Heading into the weekend, gold was trading almost exactly where it started the week by Friday lunchtime in London, with silver also little changed.

A week of nothingness…
“It has been a week of nothingness and I doubt today will be a lot different,” says this morning’s bullion note from brokerage MarexSpectron.

“Continue to watch the Dollar for direction and with a few [economic] figures, albeit not particularly big ones, out this afternoon, that should be good for a few silly Friday afternoon moves.”

A survey of 36 gold market analysts by Bloomberg found half of them forecast gold prices to fall next week, with 14 saying they expect gold to go up and four saying they were neutral.

“Sentiment is very bleak,” says VTB Capital commodity strategist AndreyKryuchenkov.

“Investors are basically on the sidelines. They don’t want to do anything and are still spooked.”

“The downtrend that we see in the gold price is likely to continue,” adds Dominic Schnider, head of commodity research at UBS Wealth Management Research.
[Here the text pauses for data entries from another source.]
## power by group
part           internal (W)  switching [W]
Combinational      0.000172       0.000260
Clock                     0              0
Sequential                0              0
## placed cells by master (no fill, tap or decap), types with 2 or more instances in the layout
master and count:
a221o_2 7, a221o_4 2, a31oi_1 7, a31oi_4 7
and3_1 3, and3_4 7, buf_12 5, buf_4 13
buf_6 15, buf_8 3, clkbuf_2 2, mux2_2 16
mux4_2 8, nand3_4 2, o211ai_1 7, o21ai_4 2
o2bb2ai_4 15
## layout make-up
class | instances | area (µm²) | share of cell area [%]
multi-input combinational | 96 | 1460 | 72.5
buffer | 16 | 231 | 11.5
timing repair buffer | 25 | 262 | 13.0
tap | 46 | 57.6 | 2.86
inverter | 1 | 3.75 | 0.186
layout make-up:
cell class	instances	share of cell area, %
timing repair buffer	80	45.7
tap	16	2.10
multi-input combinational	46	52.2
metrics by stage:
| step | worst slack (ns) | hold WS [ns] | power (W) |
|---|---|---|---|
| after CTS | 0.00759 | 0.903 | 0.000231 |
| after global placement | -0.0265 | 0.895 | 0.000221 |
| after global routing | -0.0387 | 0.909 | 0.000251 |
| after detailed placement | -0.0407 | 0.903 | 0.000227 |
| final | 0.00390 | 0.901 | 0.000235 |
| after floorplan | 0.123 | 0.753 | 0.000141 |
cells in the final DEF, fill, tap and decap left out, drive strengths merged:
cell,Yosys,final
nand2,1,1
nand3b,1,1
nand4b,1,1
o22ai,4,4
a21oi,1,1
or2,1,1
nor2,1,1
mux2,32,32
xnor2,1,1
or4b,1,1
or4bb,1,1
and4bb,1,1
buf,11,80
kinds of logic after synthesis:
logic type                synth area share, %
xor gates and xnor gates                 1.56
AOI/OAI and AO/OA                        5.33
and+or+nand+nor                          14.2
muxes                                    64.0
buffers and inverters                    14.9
**src/mem_pkg.sv**
```systemverilog
package mem_pkg;

  ////////////////////
  // Operations and causes
  ////////////////////

  typedef enum logic [3:0] {
    lsu_none = 4'd0,
    lsu_lb   = 4'd1,
    lsu_lbu  = 4'd2,
    lsu_lh   = 4'd3,
    lsu_lhu  = 4'd4,
    lsu_lw   = 4'd5,
    lsu_sb   = 4'd6,
    lsu_sh   = 4'd7,
    lsu_sw   = 4'd8
  } lsu_op_t;

  localparam logic [3:0] cause_load_misaligned  = 4'd4;
  localparam logic [3:0] cause_store_misaligned = 4'd6;

  ////////////////////
  // Records
  ////////////////////

  typedef struct packed {
    logic        valid;
    logic [31:0] pc;
    lsu_op_t     lsu_op;
    logic [31:0] address;
    logic [31:0] sdata;
    logic        wren;
    logic [4:0]  waddr;
    logic [31:0] wdata;  // ALU result
  } mem_in_t;

  typedef struct packed {
    logic        valid;
    logic [31:0] addr;
    logic [31:0] wdata;
    logic [3:0]  wstrb;  // Zero for loads
  } ram_req_t;

  typedef struct packed {
    logic        ready;
    logic [31:0] rdata;
  } ram_rsp_t;

  typedef struct packed {
    logic        wren;
    logic [4:0]  waddr;
    logic [31:0] wdata;
  } reg_write_t;

  typedef struct packed {
    logic        valid;
    logic        exception;
    logic [31:0] epc;
    logic [3:0]  ecause;
    logic [31:0] etval;
  } exc_report_t;

  function automatic logic is_load(lsu_op_t op);
    return op inside {lsu_lb, lsu_lbu, lsu_lh, lsu_lhu, lsu_lw};
  endfunction

  function automatic logic is_store(lsu_op_t op);
    return op inside {lsu_sb, lsu_sh, lsu_sw};
  endfunction

endpackage

```
**src/memory_ctrl.sv**
```systemverilog
`timescale 1ns/1ps

module memory_ctrl import mem_pkg::*; (
  input  logic        clk,
  input  logic        rst,
  input  mem_in_t     ex_in,
  input  logic        clear,
  input  logic [31:0] st_wdata,
  input  logic [3:0]  st_wstrb,
  input  logic        st_misaligned,
  input  logic [31:0] ld_result,
  input  logic        ld_misaligned,
  output ram_req_t    req,
  input  ram_rsp_t    rsp,
  output reg_write_t  wb,
  output reg_write_t  fwd,
  output exc_report_t exc,
  output logic        stall
);

  logic       ld_op;
  logic       st_op;
  logic       misaligned;
  logic       issue;
  logic       done;
  reg_write_t fwd_q;

  ////////////////////
  // Decision
  ////////////////////

  always_comb begin
    ld_op = is_load(ex_in.lsu_op);
    st_op = is_store(ex_in.lsu_op);
    misaligned = ex_in.valid && ((ld_op && ld_misaligned) || (st_op && st_misaligned));
    issue = ex_in.valid && (ld_op || st_op) && !misaligned && !clear;
    stall = issue && !rsp.ready;  // Low under clear since issue is
    done = ex_in.valid && !stall && !clear;
  end

  ////////////////////
  // Memory request
  ////////////////////

  always_comb begin
    req.valid = issue;
    req.addr = ex_in.address;
    req.wdata = st_wdata;
    req.wstrb = st_op ? st_wstrb : 4'b0000;
  end

  ////////////////////
  // Writeback and exception
  ////////////////////

  always_comb begin
    wb.wren = done && ex_in.wren && !misaligned && (ex_in.waddr != 5'd0);
    wb.waddr = ex_in.waddr;
    wb.wdata = ld_op ? ld_result : ex_in.wdata;
  end

  always_comb begin
    exc.valid = done;
    exc.exception = done && misaligned;
    exc.epc = ex_in.pc;
    exc.ecause = 4'd0;
    exc.etval = 32'd0;
    if (misaligned) begin
      exc.ecause = ld_op ? cause_load_misaligned : cause_store_misaligned;
      exc.etval = ex_in.address;  // Faulting address
    end
  end

  ////////////////////
  // Forwarding stage
  ////////////////////

  always_ff @(posedge clk) begin
    fwd_q.waddr <= wb.waddr;
    fwd_q.wdata <= wb.wdata;
    if (!rst) begin
      fwd_q.wren <= 1'b0;
    end else begin
      fwd_q.wren <= wb.wren;
    end
  end

  assign fwd = fwd_q;

endmodule

```
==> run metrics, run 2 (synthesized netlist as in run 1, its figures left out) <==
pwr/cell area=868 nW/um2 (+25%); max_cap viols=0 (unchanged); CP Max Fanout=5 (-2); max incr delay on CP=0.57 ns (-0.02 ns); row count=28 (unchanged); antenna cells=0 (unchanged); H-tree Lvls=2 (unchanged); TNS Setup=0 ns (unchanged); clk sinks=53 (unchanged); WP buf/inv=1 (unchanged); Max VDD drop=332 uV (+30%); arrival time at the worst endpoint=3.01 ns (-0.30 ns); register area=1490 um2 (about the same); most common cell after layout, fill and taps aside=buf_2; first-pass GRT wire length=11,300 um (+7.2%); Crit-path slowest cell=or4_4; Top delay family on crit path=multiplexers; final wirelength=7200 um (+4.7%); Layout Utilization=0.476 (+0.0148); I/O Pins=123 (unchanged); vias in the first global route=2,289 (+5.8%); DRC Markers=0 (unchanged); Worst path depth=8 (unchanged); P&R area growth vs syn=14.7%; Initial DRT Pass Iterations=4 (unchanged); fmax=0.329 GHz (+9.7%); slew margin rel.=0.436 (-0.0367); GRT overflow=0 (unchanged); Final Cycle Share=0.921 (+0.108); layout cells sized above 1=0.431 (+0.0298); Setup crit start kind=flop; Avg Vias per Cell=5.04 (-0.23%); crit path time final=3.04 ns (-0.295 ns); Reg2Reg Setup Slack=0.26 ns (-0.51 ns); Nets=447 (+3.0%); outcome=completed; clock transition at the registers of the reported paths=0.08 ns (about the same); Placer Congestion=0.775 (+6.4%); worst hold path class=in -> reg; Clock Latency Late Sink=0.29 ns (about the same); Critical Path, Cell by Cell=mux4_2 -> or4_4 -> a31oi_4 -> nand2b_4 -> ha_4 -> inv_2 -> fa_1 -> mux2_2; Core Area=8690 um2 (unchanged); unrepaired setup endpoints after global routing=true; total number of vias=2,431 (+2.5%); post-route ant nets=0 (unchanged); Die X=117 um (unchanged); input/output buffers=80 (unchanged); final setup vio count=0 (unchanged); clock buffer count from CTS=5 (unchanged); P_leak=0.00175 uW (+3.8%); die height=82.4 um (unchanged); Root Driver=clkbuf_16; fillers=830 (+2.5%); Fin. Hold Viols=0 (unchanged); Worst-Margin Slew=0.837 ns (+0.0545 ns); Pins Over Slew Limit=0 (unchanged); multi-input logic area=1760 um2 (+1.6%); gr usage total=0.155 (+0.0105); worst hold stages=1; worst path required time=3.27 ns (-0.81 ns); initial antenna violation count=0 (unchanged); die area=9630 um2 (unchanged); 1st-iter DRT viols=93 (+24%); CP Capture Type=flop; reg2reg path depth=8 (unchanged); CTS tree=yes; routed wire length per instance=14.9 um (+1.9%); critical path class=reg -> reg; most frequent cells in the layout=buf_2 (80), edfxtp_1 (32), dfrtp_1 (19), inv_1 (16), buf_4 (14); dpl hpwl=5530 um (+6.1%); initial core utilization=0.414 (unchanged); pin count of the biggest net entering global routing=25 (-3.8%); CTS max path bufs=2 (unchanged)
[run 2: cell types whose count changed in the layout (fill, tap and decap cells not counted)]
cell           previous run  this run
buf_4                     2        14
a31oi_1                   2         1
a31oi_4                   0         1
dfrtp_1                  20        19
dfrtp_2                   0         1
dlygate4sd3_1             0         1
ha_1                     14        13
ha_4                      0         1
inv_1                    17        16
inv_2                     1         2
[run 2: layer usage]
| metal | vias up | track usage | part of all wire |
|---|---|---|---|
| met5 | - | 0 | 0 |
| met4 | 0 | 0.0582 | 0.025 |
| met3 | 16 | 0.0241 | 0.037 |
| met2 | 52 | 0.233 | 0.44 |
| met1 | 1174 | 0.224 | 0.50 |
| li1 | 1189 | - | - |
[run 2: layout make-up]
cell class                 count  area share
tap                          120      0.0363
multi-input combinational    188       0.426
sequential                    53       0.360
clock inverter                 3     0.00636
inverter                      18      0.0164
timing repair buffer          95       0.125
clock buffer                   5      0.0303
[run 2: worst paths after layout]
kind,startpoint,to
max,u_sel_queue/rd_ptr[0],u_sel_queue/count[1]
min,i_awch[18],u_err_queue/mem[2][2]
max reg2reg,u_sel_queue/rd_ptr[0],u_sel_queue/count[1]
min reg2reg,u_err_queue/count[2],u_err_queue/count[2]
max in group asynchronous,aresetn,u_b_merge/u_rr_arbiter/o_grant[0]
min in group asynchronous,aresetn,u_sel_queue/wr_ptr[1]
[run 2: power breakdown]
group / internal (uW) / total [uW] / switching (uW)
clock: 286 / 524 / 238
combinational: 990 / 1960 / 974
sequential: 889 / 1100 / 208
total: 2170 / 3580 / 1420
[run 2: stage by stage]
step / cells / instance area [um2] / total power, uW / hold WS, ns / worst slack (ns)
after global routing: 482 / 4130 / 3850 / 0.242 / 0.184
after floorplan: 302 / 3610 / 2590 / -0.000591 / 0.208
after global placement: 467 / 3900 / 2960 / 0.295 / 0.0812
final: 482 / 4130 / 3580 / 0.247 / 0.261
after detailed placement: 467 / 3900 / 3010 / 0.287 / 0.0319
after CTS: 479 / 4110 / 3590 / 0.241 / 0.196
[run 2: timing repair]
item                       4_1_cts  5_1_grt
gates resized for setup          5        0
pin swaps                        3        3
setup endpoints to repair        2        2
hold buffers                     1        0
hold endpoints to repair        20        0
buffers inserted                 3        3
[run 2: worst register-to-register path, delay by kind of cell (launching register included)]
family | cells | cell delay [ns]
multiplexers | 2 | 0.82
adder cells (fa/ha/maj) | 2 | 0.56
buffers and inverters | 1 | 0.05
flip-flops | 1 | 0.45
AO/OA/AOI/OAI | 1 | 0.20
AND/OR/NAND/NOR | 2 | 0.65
## src/common/icache_params.svh

```systemverilog
`ifndef ICACHE_PARAMS_SVH
`define ICACHE_PARAMS_SVH

// Cache geometry
`define ICACHE_WAYS   4
`define ICACHE_SETS   64
`define ICACHE_TAG_W  22
`define ICACHE_IDX_W  6
`define ICACHE_OFS_W  4

// Line and word widths
`define ICACHE_LINE_W 128
`define ICACHE_WORD_W 32

`endif
```

## src/common/cacheGeomPkg.sv

```systemverilog
`include "icache_params.svh"

package cacheGeomPkg;

    typedef logic [31:0]                     pcT;
    typedef logic [`ICACHE_TAG_W-1:0]        tagT;
    typedef logic [`ICACHE_IDX_W-1:0]        setIdxT;
    typedef logic [`ICACHE_LINE_W-1:0]       lineT;
    typedef logic [$clog2(`ICACHE_WAYS)-1:0] wayIdxT;
    typedef logic [`ICACHE_WAYS-1:0]         wayMaskT;
    typedef logic [`ICACHE_WORD_W-1:0]       instT;

    // Tag is everything above index and offset
    function automatic tagT tagOf(pcT addr);
        return addr[`ICACHE_OFS_W + `ICACHE_IDX_W +: `ICACHE_TAG_W];
    endfunction

    function automatic setIdxT setOf(pcT addr);
        return addr[`ICACHE_OFS_W +: `ICACHE_IDX_W];
    endfunction

    // Word k of a line
    function automatic instT wordOf(lineT line, logic [1:0] k);
        return line[k * `ICACHE_WORD_W +: `ICACHE_WORD_W];
    endfunction

endpackage

```

## src/icache/plruTree.sv

```systemverilog
`include "icache_params.svh"

module plruTree (
    input  logic                 clk,
    input  logic                 rst,
    input  cacheGeomPkg::setIdxT set,
    input  logic                 hitEn,
    input  cacheGeomPkg::wayIdxT hitWay,
    input  logic                 fillEn,
    input  cacheGeomPkg::wayIdxT fillWay,
    input  cacheGeomPkg::setIdxT fillSet,
    output cacheGeomPkg::wayIdxT victimWay
);
    import cacheGeomPkg::*;

    logic [2:0] bits [`ICACHE_SETS];
    logic [2:0] fillBits;
    wayIdxT     victimNext;

    // Point the tree away from the way just used
    function automatic logic [2:0] touch(logic [2:0] cur, wayIdxT way);
        logic [2:0] nxt;
        nxt = cur;
        case (way)
            2'd0: nxt = {1'b1, cur[1], 1'b1};
            2'd1: nxt = {1'b1, cur[1], 1'b0};
            2'd2: nxt = {1'b0, 1'b1, cur[0]};
            default: nxt = {1'b0, 1'b0, cur[0]};
        endcase
        return nxt;
    endfunction

    always_ff @(posedge clk) begin
        if (rst) begin
            for (int s = 0; s < `ICACHE_SETS; s++) begin
                bits[s] <= 3'b000;
            end
        end else begin
            if (hitEn) begin
                bits[set] <= touch(bits[set], hitWay);
            end
            if (fillEn) begin
                bits[fillSet] <= touch(bits[fillSet], fillWay);
            end
        end
    end

    // b2 picks the half, b0 or b1 picks the way in it
    assign fillBits   = bits[fillSet];
    assign victimNext = fillBits[2] ? {1'b1, fillBits[1]} : {1'b0, fillBits[0]};

    always_ff @(posedge clk) begin
        victimWay <= victimNext;
    end

endmodule

```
The world’s biggest gold exchange traded fund SPDR Gold Trust (ticker: GLD) meantime saw outflows of 6.3 tonnes yesterday, taking total bullion holdings to back its shares to its lowest level since February 2009.

According to the Wall Street Journal’s Jon Hilsenrath (dubbed ‘Fedwire’ by some fellow journalists), the U.S. Federal Reserve policymakers meeting next week will seek to convince investors that they will move slowly in unwinding the Fed’s stimulus measures, such as its quantitative easing bond-buying program and record low interest rates

“The chatter about pulling back the bond program has pushed up a wide range of interest rates and appears to have investors second-guessing the Fed’s broader commitment to keeping rates low,” Hilsenrath writes.
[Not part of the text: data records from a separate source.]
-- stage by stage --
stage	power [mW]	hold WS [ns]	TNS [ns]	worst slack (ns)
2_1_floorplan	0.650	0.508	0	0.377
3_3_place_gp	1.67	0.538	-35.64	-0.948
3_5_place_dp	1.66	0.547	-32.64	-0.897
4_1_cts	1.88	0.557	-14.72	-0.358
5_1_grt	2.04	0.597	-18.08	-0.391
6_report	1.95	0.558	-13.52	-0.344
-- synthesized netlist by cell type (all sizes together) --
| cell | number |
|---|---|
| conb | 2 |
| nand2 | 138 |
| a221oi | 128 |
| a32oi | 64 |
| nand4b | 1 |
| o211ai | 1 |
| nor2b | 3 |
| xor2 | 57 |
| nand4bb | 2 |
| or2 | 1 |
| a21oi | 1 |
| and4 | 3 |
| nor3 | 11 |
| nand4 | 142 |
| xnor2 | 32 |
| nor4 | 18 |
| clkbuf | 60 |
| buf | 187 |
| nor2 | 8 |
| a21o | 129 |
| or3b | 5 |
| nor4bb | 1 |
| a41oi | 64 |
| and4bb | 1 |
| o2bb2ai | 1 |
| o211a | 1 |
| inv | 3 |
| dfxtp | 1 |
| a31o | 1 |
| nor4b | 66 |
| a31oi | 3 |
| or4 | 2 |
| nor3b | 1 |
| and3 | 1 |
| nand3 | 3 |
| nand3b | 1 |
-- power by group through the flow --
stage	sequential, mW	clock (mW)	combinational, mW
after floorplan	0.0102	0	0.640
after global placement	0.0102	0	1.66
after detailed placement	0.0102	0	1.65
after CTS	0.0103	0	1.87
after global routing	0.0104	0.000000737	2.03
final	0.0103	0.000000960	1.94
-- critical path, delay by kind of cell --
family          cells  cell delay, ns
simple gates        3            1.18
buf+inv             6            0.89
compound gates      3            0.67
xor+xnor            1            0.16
### config.mk
export PLATFORM = sky130hd
export DESIGN_NAME = refillCtrl
export DESIGN_NICKNAME = d
export VERILOG_FILES = /design/src/common/fetchCtrlPkg.sv /design/src/common/cacheGeomPkg.sv /design/src/icache/refillCtrl.sv
export VERILOG_INCLUDE_DIRS = /design/src /design/src/common
export SDC_FILE = /design/constraint.sdc
export NUM_CORES = 1
export LEC_CHECK = 0
export ABC_AREA = 1
export BUFFER_PORTS_ARGS = -buffer_cell sky130_fd_sc_hd__buf_2
export CAP_MARGIN = 20
export CORE_AREA = 2 2 144 146
export DETAILED_ROUTE_END_ITERATION = 8
export DIE_AREA = 0 0 146 148
export SYNTH_ARGS = -nofsm -noshare
export SYNTH_HDL_FRONTEND = slang
export SYNTH_SLANG_ARGS = --single-unit
### constraint.sdc
create_clock -name clk -period 9.6 [get_ports clk]
set_input_delay 2.88 -clock clk [delete_from_list [all_inputs] [get_ports clk]]
set_output_delay 2.88 -clock clk [all_outputs]
set_load 0.03 [all_outputs]
### src/common/icache_params.svh
`ifndef ICACHE_PARAMS_SVH
`define ICACHE_PARAMS_SVH

// Cache geometry
`define ICACHE_WAYS   4
`define ICACHE_SETS   64
`define ICACHE_TAG_W  22
`define ICACHE_IDX_W  6
`define ICACHE_OFS_W  4

// Line and word widths
`define ICACHE_LINE_W 128
`define ICACHE_WORD_W 32

`endif
### src/common/fetchCtrlPkg.sv
package fetchCtrlPkg;

    // Refill controller states
    typedef enum logic [1:0] {
        sLookup,
        sRequest,
        sWait,
        sReplay
    } refillStateT;

endpackage

### src/common/cacheGeomPkg.sv
`include "icache_params.svh"

package cacheGeomPkg;

    typedef logic [31:0]                     pcT;
    typedef logic [`ICACHE_TAG_W-1:0]        tagT;
    typedef logic [`ICACHE_IDX_W-1:0]        setIdxT;
    typedef logic [`ICACHE_LINE_W-1:0]       lineT;
    typedef logic [$clog2(`ICACHE_WAYS)-1:0] wayIdxT;
    typedef logic [`ICACHE_WAYS-1:0]         wayMaskT;
    typedef logic [`ICACHE_WORD_W-1:0]       instT;

    // Tag is everything above index and offset
    function automatic tagT tagOf(pcT addr);
        return addr[`ICACHE_OFS_W + `ICACHE_IDX_W +: `ICACHE_TAG_W];
    endfunction

    function automatic setIdxT setOf(pcT addr);
        return addr[`ICACHE_OFS_W +: `ICACHE_IDX_W];
    endfunction

    // Word k of a line
    function automatic instT wordOf(lineT line, logic [1:0] k);
        return line[k * `ICACHE_WORD_W +: `ICACHE_WORD_W];
    endfunction

endpackage

### src/icache/refillCtrl.sv
`include "icache_params.svh"

module refillCtrl (
    input  logic                      clk,
    input  logic                      rst,
    input  logic                      miss,
    input  cacheGeomPkg::pcT          missPc,
    input  cacheGeomPkg::wayMaskT     wayValid,
    input  cacheGeomPkg::wayIdxT      victimWay,
    input  logic                      memReqReady,
    input  logic                      memRespValid,
    input  cacheGeomPkg::lineT        memRespLine,
    output fetchCtrlPkg::refillStateT state,
    output logic                      memReqValid,
    output cacheGeomPkg::pcT          memReqAddr,
    output logic                      memRespReady,
    output cacheGeomPkg::wayMaskT     wrEn,
    output cacheGeomPkg::setIdxT      wrSet,
    output cacheGeomPkg::tagT         wrTag,
    output cacheGeomPkg::lineT        wrLine,
    output logic                      fillEn,
    output cacheGeomPkg::wayIdxT      fillWay,
    output logic                      fillValid
);
    import cacheGeomPkg::*;
    import fetchCtrlPkg::*;

    refillStateT nextState;
    pcT          heldPc;
    wayIdxT      chosenWay;

    //////////////////////////////////////////////////
    // State machine
    always_comb begin
        nextState = state;
        case (state)
            sLookup: begin
                if (miss) begin
                    nextState = sRequest;
                end
            end
            sRequest: begin
                if (memReqReady) begin
                    nextState = sWait;
                end
            end
            sWait: begin
                if (memRespValid) begin
                    nextState = sReplay;
                end
            end
            default: begin
                nextState = sLookup;
            end
        endcase
    end

    always_ff @(posedge clk) begin
        if (rst) begin
            state <= sLookup;
        end else begin
            state <= nextState;
        end
    end

    //////////////////////////////////////////////////
    // Victim choice, lowest invalid way first
    always_comb begin
        chosenWay = victimWay;
        for (int w = `ICACHE_WAYS - 1; w >= 0; w--) begin
            if (!wayValid[w]) begin
                chosenWay = wayIdxT'(w);
            end
        end
    end

    always_ff @(posedge clk) begin
        if (state == sLookup && miss) begin
            heldPc <= missPc;
        end
        if (state == sWait && memRespValid) begin
            wrLine  <= memRespLine;
            fillWay <= chosenWay;
        end
    end

    assign memReqValid  = (state == sRequest);
    assign memReqAddr   = {heldPc[31:`ICACHE_OFS_W], {`ICACHE_OFS_W{1'b0}}};
    assign memRespReady = (state == sWait);

    // Line is written and forwarded in the same cycle
    assign fillEn    = (state == sReplay);
    assign fillValid = fillEn;
    assign wrEn      = wayMaskT'(fillEn) << fillWay;
    assign wrSet     = setOf(heldPc);
    assign wrTag     = tagOf(heldPc);

endmodule

==> metrics, run 1 <==
status finished clean; WHS Path Cells 4; Avg Cell Area, Syn 22.3 um^2; full die area 0.0216 mm^2; FF-to-FF path depth 5; drt total wl 13.6 mm; Vias/cell 3.78; initial antenna violation count 2; Crit. Startpoint memRespValid; Max transition margin 43.5%; share of cells above drive strength 1 65.9%; Worst path slowest cell buf_4; Startpoint Class input pin; synthesized instance count 236; die height 148 um; Synth Register Bits 160; fin area 0.00781 mm^2; cts repair resizes 0; pin count of the biggest net entering global routing just under 70; # IOs 371; # nets final ~770; Layout area overhead 48.6%; Worst-Skew Late Latency 0.42 ns; vias in the first global route roughly 3400; RSZ-0062 raised after global routing false; Critical Path Sink wrLine[66]; post-synth top area share 90.3%; core region area 0.0200 mm^2; synthesis warning total 0; top post-synthesis cells by area edfxtp_1 90%, buf_4 4.7%, ha_1 1.2%; critical path required time just under 10 ns; Setup Buffers After CTS 0; placed insts 839; Die Wd 146 um; clk buf depth 2; Slew Limit Fails 0; peak supply drop roughly 0.11 mV; Slew @ Worst Pin 0.848 ns; Worst EP arrival between 4 and 5 ns; CTS Buf Count 17; placement row count 52; Max Clk Rate around 220 MHz; Worst setup EP type register; total negative slack 0 ns; Cell Pwr Density 268 mW/mm^2; Setup Crit Path Kind input pin to register; CP max FO 68; Post-Syn Area approximately 0.0053 mm^2; Detailed Place HPWL 10.4 mm; CTS clk-pin slew, worst paths 0.07 ns; Final Hold Fails 0; synth unique cells 13; CTS H-tree lvls 4; Final GP Congestion about 0.73; First-pass DRT Iterations 5; Post-CTS Hold Buffers 0; via count 3310; post-synthesis sequential area ratio 91.0%; residual DRC count 0; flop2flop setup slack 7.00 ns; TritonCTS clock tree yes; minimum clock period 4.46 ns; clock skew 0.00756 ns; dpl cell area 0.00718 mm^2; IO buf count about 360; Core Util, Final 39.0%; crit path cell chain buf_2 -> nand2_1 -> inv_4 -> buf_4; Synth area leader edfxtp_1; post-DR wirelength/cell 15.5 um; Critical Path Max Stage Delay 0.76 ns; CTS root buffer clkbuf_16; drt first-iter violations 153; total grt overflow 0; GRT Total Usage 12.3%; antenna-violating nets left 0; final hold slack around 0.63 ns; Final period util 46.4%; fill count 1940; Lkg Pwr between 3 and 4 nW; endpoints failing setup 0; Critical R2R Capture wrLine[66]; worst min path class register to register; first-pass GRT wire length 19.4 mm; max-cap check violation count 0; Sinks on Clock Net 160; Final Non-Filler Cells 875; FF-to-FF Start state[0]; Initial Util a little over a quarter
==> placed cells by master (no fill, tap or decap), drive strengths merged <==
master and count:
a21boi 1, a21oi 1, buf 364, clkbuf 18
clkinv 6, conb 4, dfxtp 2, diode 3
edfxtp 158, ha 5, inv 20, nand2 10
nand3 1, nor2 7, nor3 4, o21ai 1
==> worst min-delay path by stage <==
stage	endpoint	start
3_3_place_gp	state[0]	state[0]
4_1_cts	state[0]	state[0]
5_1_grt	state[0]	state[0]
3_5_place_dp	state[0]	state[0]
2_1_floorplan	state[1]	state[1]
6_report	state[0]	state[0]
==> per-layer routing <==
metal	vias up	share of wire, %	routed length [um]	track usage [%]
li1	1562	-	-	-
met1	1535	35	4790	13.2
met2	202	53	7180	21.3
met3	11	10	1390	5.77
met4	0	1.5	206	4.71
met5	-	0	0	0
==> cell usage after synthesis <==
cell,number
edfxtp_1,158
buf_4,33
inv_1,12
nand2_1,10
nor2_1,7
ha_1,5
nor3_1,4
dfxtp_1,2
a21boi_0,1
a21oi_1,1
conb_1,1
nand3_2,1
o21ai_0,1
==> per-stage QoR <==
step	total power [mW]	worst slack (ns)
detailed placement	1.45	4.67
CTS	2.13	5.14
global placement	1.44	4.69
finish	2.09	5.14
floorplan	1.31	3.66
global route	2.19	4.97
==> cell families after synthesis <==
family / Yosys count / synth area share [%]
adder cells (fa/ha/maj): 5 / 1.19
AND/OR/NAND/NOR: 22 / 1.79
AO/OA/AOI/OAI: 3 / 0.333
other: 1 / 0.0714
buffers and inverters: 45 / 5.57
flip-flops: 160 / 91.0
“This is exactly what the Fed doesn’t want.”

Hilsenrath predicts that Fed chair Ben Bernanke will reiterate his message that there will be a “considerable” lag between the end of QE and the raising of benchmark interest rates.

“We are not sure if the two stances are mutually exclusive,” says INTL FCStone metals analyst Ed Meir.

“Even if the Fed pares its buying program on the long[er term] end, there will be pressure on short-term rates to rise as well, meaning that the Fed could easily get sucked into intervening once again.”

Over in China, the world’s second-biggest gold buying nation, the government failed to sell all its bonds at an auction Friday, the first time this has happened in nearly two years.

“Tight liquidity is the main cause for the ministry’s failure to complete the bond sale today,” a senior trader at China Gunagfa Bank tells the Wall Street Journal.

“The high funding cost in the interbank market has made such investments even less popular.”

“If liquidity is so tight that it is even difficult for government to raise funds, it’ll be even more difficult for local governments and highly leveraged companies,” adds Nomura economist Zhang Zhiwei.

China’s central bank, the People’s Bank of China, has refrained from large-scale injections of cash into the markets in recent weeks, a move that it has used at times of market stress in the past in order to ease liquidity constraints.

“Now the market believes the PBOC is unlikely to change its recent hardline stance,” one senior trader at a Chinese state-owned bank tells newswire Reuters, “at least for the third quarter.”

The United States meantime has said it will give military aid to rebels in Syria and is considering enforcing a no-fly zone, after U.S. intelligence confirmed to the Obama administration that Syrian government forces have used chemical weapons.